◆ EXERCISE GOAL:
Take the data below and extract the lines from the one with "## cell type report" to the one with "met2 | 1119 | 38.82 | 47", inclusive, exactly as written.

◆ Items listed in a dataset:
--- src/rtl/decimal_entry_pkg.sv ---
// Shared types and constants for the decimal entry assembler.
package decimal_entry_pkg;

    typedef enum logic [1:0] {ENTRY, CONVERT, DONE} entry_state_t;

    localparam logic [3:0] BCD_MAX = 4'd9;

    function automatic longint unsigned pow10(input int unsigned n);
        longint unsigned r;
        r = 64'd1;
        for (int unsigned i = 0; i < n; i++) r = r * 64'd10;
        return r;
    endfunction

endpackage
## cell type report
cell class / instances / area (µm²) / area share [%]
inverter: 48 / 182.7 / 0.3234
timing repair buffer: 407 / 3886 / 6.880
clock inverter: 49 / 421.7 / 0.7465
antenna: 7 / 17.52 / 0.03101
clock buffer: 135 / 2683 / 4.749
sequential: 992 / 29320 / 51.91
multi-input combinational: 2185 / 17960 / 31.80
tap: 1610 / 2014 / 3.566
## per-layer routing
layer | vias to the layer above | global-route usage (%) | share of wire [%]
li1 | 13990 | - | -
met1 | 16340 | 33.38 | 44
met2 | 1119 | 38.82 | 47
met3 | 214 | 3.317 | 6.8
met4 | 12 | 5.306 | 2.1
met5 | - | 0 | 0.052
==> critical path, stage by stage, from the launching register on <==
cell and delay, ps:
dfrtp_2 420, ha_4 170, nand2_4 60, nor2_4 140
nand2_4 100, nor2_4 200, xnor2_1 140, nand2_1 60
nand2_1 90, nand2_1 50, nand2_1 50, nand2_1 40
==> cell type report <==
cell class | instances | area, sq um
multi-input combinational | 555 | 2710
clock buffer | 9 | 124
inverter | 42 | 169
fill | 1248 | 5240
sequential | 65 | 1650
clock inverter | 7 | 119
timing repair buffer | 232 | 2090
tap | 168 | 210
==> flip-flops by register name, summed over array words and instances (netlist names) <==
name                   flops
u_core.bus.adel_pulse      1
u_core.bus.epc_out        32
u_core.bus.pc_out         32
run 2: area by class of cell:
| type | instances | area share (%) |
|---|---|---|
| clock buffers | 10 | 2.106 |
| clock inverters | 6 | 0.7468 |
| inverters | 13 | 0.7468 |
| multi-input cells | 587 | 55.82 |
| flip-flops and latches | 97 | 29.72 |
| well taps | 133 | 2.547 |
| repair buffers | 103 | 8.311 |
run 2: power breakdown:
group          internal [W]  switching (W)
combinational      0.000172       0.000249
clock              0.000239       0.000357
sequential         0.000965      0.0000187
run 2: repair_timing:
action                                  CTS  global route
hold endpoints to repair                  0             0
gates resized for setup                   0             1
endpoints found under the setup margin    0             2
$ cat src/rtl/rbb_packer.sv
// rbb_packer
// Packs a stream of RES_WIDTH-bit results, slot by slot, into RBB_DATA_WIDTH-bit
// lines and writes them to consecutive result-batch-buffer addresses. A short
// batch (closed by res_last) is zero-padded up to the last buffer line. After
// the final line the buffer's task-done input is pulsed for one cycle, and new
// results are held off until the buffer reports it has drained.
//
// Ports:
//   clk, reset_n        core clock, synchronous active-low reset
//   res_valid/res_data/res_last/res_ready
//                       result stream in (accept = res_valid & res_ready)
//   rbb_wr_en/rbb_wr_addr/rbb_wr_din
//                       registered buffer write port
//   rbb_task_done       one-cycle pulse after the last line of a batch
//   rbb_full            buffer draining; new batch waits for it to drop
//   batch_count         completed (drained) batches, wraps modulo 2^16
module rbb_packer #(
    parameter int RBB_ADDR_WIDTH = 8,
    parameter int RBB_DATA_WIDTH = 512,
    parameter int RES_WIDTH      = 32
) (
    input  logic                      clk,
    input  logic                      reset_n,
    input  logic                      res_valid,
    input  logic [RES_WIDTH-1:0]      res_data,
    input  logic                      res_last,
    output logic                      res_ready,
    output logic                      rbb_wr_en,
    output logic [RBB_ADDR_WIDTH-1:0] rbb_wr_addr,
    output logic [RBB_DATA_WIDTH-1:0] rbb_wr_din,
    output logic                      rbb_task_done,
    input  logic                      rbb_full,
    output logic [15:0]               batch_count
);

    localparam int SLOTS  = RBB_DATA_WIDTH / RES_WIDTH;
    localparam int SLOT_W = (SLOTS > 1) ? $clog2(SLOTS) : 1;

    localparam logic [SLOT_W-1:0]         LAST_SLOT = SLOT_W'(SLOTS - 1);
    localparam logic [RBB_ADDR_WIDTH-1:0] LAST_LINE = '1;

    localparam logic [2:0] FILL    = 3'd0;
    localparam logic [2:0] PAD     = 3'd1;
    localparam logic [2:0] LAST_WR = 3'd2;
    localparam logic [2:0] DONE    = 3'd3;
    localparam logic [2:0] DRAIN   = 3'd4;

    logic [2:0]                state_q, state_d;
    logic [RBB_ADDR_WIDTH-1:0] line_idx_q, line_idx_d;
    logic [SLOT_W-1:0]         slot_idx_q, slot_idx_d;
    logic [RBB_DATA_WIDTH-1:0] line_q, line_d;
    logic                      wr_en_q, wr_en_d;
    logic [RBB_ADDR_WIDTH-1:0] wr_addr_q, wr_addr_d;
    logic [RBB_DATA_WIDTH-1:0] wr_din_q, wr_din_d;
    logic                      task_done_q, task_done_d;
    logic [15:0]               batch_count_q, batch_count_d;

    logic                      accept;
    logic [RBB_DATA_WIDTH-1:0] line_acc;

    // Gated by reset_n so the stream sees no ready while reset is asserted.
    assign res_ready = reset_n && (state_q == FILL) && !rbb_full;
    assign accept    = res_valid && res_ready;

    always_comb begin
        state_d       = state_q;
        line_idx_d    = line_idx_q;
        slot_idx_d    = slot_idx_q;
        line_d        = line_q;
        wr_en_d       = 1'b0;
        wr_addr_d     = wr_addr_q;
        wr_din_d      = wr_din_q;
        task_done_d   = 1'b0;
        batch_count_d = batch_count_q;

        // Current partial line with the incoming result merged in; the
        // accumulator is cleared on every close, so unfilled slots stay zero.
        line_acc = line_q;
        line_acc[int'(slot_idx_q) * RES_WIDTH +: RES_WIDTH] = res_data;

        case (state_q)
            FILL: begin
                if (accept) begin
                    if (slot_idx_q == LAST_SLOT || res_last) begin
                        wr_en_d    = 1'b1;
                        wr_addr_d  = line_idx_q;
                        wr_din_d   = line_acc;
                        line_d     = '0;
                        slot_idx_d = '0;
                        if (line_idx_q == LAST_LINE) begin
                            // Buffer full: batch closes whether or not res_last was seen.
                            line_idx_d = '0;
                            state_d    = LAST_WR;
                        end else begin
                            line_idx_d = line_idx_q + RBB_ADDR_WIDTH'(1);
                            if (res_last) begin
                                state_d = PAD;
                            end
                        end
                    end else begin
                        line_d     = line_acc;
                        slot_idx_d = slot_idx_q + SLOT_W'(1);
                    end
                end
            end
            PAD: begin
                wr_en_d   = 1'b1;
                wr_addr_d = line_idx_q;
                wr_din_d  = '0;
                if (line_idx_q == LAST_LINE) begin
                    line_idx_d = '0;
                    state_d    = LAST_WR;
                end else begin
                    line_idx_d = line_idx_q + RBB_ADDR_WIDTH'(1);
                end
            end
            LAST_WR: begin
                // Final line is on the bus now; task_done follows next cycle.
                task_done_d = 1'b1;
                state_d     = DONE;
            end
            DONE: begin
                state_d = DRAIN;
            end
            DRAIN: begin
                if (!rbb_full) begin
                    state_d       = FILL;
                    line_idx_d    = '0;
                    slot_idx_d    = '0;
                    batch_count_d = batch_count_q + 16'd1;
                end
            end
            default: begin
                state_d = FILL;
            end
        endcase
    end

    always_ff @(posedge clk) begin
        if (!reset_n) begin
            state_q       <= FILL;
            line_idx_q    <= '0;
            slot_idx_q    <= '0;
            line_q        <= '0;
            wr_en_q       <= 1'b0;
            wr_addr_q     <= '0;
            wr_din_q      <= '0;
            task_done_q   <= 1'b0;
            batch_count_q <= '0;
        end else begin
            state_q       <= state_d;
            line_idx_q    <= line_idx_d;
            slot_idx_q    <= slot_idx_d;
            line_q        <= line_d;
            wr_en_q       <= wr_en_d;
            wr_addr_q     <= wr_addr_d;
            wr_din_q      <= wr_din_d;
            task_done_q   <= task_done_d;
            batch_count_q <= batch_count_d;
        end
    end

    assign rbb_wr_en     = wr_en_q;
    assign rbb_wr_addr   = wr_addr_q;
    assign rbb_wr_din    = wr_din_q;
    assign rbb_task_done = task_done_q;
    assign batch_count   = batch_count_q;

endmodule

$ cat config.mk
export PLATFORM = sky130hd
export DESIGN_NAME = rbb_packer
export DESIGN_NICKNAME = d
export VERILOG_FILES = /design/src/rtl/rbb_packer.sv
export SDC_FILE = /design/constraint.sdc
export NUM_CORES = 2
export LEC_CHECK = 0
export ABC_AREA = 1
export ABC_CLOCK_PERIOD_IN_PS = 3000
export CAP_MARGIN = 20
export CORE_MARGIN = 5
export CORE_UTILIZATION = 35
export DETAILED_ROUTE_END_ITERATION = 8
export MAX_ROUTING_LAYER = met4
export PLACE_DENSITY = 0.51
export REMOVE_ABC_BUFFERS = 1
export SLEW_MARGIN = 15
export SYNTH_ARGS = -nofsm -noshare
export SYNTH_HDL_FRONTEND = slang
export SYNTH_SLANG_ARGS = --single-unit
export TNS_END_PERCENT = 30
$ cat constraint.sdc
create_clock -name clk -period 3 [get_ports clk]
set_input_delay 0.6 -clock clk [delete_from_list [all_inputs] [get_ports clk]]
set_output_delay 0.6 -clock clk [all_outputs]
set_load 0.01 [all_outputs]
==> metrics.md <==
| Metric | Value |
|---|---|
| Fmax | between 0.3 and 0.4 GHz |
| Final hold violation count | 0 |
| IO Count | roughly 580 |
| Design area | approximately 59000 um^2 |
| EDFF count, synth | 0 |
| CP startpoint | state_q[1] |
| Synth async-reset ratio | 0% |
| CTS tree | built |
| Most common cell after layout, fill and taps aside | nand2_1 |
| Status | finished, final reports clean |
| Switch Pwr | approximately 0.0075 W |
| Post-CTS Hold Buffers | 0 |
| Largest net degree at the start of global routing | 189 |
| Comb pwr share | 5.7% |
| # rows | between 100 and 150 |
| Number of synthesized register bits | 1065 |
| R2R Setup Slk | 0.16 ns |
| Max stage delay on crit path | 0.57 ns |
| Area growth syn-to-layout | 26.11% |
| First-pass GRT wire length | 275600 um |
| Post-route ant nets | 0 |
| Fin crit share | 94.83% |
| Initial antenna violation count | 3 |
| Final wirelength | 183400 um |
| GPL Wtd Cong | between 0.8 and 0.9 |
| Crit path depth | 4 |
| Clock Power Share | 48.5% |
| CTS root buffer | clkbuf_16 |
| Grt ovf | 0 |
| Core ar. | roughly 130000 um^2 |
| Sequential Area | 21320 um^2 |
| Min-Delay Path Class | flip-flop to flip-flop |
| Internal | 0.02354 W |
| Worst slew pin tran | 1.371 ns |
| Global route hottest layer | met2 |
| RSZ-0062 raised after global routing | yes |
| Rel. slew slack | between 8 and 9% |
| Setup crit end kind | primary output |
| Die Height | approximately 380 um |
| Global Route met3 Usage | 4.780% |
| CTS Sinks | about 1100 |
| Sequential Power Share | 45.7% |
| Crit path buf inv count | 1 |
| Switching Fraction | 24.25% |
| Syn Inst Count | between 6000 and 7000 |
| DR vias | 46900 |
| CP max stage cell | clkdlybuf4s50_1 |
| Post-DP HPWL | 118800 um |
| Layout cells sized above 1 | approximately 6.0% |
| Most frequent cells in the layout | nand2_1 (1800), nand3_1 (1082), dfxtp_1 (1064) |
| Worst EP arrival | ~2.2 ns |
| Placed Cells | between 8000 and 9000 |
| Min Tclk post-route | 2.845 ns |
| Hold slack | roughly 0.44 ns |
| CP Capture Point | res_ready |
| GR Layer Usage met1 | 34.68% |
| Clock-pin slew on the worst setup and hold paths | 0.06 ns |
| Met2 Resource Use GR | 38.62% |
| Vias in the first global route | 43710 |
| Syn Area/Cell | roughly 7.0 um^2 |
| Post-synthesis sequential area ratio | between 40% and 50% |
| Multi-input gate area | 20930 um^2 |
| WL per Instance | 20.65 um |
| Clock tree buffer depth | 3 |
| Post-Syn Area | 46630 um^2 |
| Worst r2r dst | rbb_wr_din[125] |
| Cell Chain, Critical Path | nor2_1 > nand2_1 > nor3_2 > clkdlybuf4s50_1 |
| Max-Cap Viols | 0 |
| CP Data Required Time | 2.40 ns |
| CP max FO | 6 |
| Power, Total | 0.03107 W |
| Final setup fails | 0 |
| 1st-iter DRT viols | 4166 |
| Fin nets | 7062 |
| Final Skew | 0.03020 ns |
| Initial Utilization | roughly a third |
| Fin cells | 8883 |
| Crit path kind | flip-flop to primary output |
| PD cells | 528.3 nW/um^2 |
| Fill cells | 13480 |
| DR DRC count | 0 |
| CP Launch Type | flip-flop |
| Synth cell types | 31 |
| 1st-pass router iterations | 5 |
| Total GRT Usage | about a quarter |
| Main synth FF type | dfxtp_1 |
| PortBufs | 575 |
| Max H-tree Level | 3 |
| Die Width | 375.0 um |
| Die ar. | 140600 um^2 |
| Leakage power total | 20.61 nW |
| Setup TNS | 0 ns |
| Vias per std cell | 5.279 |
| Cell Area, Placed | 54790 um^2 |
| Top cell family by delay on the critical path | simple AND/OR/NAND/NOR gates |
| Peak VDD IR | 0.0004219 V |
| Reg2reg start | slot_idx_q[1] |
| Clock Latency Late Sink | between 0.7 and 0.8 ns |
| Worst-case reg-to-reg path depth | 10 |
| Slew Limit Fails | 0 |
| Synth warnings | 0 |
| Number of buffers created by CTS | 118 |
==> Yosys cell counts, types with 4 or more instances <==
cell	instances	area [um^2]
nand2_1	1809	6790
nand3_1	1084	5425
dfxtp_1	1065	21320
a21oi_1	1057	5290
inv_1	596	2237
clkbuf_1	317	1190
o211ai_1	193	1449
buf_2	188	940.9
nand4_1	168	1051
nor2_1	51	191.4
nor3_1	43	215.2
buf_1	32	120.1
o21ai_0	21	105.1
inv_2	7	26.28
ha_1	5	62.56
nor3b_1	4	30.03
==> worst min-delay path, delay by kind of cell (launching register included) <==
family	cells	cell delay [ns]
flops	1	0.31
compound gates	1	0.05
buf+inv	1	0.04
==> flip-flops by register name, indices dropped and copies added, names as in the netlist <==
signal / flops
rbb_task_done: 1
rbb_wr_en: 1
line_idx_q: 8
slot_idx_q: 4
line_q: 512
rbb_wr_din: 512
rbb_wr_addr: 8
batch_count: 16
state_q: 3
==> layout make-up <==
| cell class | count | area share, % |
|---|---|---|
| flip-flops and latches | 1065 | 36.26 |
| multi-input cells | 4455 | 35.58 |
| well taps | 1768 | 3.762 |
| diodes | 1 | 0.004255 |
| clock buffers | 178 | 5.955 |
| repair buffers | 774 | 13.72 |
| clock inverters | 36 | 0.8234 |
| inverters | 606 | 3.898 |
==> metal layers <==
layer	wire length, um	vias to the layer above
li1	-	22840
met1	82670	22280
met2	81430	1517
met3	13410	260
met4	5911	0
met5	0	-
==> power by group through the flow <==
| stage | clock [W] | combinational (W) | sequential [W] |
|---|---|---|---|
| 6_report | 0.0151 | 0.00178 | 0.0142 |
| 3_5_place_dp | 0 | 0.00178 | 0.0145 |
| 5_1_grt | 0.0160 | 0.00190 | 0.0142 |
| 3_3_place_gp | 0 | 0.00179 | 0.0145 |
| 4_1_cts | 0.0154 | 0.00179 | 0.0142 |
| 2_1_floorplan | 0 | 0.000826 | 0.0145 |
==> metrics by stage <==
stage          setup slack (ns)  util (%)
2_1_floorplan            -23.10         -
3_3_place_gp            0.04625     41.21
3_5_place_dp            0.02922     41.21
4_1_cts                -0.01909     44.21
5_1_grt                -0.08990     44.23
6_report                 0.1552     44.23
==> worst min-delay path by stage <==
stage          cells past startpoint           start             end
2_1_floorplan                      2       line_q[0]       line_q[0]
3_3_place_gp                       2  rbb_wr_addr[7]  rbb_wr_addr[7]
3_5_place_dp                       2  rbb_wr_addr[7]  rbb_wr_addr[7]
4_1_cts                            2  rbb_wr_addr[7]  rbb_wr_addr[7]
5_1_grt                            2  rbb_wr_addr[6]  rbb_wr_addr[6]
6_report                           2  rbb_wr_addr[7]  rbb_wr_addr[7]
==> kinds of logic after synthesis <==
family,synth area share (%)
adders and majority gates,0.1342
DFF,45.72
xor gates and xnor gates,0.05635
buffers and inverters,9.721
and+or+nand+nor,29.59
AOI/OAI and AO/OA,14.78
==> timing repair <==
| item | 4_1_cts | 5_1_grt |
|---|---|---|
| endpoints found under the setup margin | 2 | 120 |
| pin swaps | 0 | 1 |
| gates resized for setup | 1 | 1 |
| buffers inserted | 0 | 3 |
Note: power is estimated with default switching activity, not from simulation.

◆ RESPONSE TO THIS EXERCISE:
## cell type report
cell class / instances / area (µm²) / area share [%]
inverter: 48 / 182.7 / 0.3234
timing repair buffer: 407 / 3886 / 6.880
clock inverter: 49 / 421.7 / 0.7465
antenna: 7 / 17.52 / 0.03101
clock buffer: 135 / 2683 / 4.749
sequential: 992 / 29320 / 51.91
multi-input combinational: 2185 / 17960 / 31.80
tap: 1610 / 2014 / 3.566
## per-layer routing
layer | vias to the layer above | global-route usage (%) | share of wire [%]
li1 | 13990 | - | -
met1 | 16340 | 33.38 | 44
met2 | 1119 | 38.82 | 47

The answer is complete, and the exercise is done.